*** MATERIAL FOR THE TASK ***
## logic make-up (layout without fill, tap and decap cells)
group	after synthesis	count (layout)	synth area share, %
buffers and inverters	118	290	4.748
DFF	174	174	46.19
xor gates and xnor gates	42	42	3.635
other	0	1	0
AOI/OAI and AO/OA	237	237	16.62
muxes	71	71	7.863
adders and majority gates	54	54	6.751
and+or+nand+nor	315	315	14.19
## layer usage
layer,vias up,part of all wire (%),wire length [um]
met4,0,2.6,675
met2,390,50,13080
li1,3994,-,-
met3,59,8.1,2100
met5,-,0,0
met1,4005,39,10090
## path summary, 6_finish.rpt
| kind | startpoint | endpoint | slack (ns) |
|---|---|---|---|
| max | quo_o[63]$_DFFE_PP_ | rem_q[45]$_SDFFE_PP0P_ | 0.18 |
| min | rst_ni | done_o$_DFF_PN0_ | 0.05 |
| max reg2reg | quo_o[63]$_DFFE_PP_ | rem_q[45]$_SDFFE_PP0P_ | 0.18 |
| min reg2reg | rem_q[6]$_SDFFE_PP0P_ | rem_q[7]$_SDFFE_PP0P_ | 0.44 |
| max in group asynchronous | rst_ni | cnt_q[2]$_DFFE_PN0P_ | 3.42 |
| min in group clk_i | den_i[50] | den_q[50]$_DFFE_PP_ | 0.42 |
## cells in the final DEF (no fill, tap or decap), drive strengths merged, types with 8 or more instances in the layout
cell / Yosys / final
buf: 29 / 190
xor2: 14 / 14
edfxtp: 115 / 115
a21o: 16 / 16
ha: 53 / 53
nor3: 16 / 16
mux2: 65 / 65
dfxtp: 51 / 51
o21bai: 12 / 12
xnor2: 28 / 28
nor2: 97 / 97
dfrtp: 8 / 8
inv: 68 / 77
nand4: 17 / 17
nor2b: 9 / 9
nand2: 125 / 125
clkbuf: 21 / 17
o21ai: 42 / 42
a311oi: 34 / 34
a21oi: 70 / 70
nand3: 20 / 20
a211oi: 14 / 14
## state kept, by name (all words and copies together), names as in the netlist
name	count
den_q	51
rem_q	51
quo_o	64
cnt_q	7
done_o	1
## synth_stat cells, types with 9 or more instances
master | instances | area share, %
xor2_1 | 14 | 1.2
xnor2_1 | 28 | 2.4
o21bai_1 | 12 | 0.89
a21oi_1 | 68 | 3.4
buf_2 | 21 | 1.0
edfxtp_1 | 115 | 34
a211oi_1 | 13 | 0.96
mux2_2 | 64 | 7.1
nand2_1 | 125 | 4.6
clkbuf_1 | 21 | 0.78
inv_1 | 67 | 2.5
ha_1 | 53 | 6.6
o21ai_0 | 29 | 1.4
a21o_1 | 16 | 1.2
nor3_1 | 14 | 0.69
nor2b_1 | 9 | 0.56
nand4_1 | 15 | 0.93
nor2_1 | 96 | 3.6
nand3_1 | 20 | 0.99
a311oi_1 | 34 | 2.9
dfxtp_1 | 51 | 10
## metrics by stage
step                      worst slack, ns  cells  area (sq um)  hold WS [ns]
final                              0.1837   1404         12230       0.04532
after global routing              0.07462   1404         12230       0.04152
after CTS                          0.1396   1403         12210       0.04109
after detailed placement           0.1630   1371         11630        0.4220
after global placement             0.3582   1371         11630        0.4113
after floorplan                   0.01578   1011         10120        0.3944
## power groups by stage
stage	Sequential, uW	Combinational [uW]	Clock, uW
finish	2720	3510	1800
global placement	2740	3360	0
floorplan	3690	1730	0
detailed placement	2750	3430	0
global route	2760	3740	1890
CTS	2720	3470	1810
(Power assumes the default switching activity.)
**src/rtl/pcs_pkg.sv**
```systemverilog
// Shared constants, types and the corner offset table of the voxel splat block.
package pcs_pkg;

  localparam int GRID_ENTRIES     = 4096;
  localparam int ATTR_COUNT       = 4;
  localparam int NODE_TABLE_DEPTH = 64;

  localparam int CORNERS = 8;
  localparam int EW      = $clog2(GRID_ENTRIES);
  localparam int ND_W    = $clog2(NODE_TABLE_DEPTH);
  localparam int BASE_W  = ND_W + 16;
  localparam int WT_W    = 47;
  localparam int SUM_W   = 48;
  localparam int ROW_W   = WT_W + ATTR_COUNT * SUM_W;
  localparam int DIV_NW  = 64;
  localparam int DIV_DW  = 51;
  localparam int RT_W    = 32;

  typedef enum logic [1:0] {
    KIND_SPLAT,
    KIND_READ,
    KIND_LOAD,
    KIND_NONE
  } kind_e;

  typedef enum logic [1:0] {
    STAT_SPLAT,
    STAT_DROP,
    STAT_LOAD,
    STAT_READ
  } status_e;

  typedef enum logic [2:0] {
    CFG_ORG_X,
    CFG_ORG_Y,
    CFG_ORG_Z,
    CFG_SIZE_X,
    CFG_SIZE_Y,
    CFG_SIZE_Z,
    CFG_NX,
    CFG_NY
  } cfg_e;

  typedef enum logic [1:0] {
    AX_X,
    AX_Y,
    AX_Z,
    AX_NONE
  } axis_e;

  typedef enum logic [4:0] {
    ST_CLEAR,
    ST_IDLE,
    ST_RDCELL,
    ST_DIVGO,
    ST_DIVWT,
    ST_BASE,
    ST_BASE2,
    ST_LIM,
    ST_NRD,
    ST_SQ,
    ST_ACC,
    ST_RTGO,
    ST_RTWT,
    ST_RCWT,
    ST_WGO,
    ST_WWT,
    ST_PROD,
    ST_ERD,
    ST_EWR
  } state_e;

  // bit 0 x, bit 1 y, bit 2 z
  function automatic logic [2:0] corner_off(input logic [2:0] j);
    logic [2:0] o;
    unique case (j)
      3'd0: o = 3'b000;
      3'd1: o = 3'b010;
      3'd2: o = 3'b110;
      3'd3: o = 3'b100;
      3'd4: o = 3'b001;
      3'd5: o = 3'b011;
      3'd6: o = 3'b111;
      default: o = 3'b101;
    endcase
    return o;
  endfunction

endpackage

```
**src/rtl/pcs_sqrt.sv**
```systemverilog
// Digit-by-digit integer square root, two radicand bits per cycle.
module pcs_sqrt (
  input  logic                     clk_i,
  input  logic                     rst_ni,
  input  logic                     start_i,
  input  logic [2*pcs_pkg::RT_W-1:0] rad_i,
  output logic                     done_o,
  output logic [pcs_pkg::RT_W-1:0] root_o
);
  import pcs_pkg::*;

  localparam int CNT_W = $clog2(RT_W + 1);

  logic [2*RT_W-1:0] rad_q;
  logic [RT_W+1:0]   rem_q;
  logic [RT_W-1:0]   root_q;
  logic [CNT_W-1:0]  cnt_q;
  logic              done_q;
  logic [RT_W+1:0]   rem_sh;
  logic [RT_W+1:0]   trial;
  logic              fits;

  assign rem_sh = {rem_q[RT_W-1:0], rad_q[2*RT_W-1 -: 2]};
  assign trial  = {root_q, 2'b01};
  assign fits   = rem_sh >= trial;

  always_ff @(posedge clk_i or negedge rst_ni) begin
    if (!rst_ni) begin
      cnt_q  <= '0;
      done_q <= 1'b0;
    end else begin
      done_q <= 1'b0;
      if (start_i) begin
        cnt_q <= CNT_W'(RT_W);
      end else if (cnt_q != '0) begin
        cnt_q <= cnt_q - 1'b1;
        if (cnt_q == CNT_W'(1)) begin
          done_q <= 1'b1;
        end
      end
    end
  end

  always_ff @(posedge clk_i) begin
    if (start_i) begin
      rad_q  <= rad_i;
      rem_q  <= '0;
      root_q <= '0;
    end else if (cnt_q != '0) begin
      rem_q  <= fits ? rem_sh - trial : rem_sh;
      root_q <= {root_q[RT_W-2:0], fits};
      rad_q  <= {rad_q[2*RT_W-3:0], 2'b00};
    end
  end

  assign done_o = done_q;
  assign root_o = root_q;

endmodule
```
*** End of MATERIAL FOR THE TASK ***
WHAT IS EXPECTED: The answer should consist of all lines from the records above that hold the word "final".

ANSWER TO THIS TASK:
## cells in the final DEF (no fill, tap or decap), drive strengths merged, types with 8 or more instances in the layout
cell / Yosys / final
final                              0.1837   1404         12230       0.04532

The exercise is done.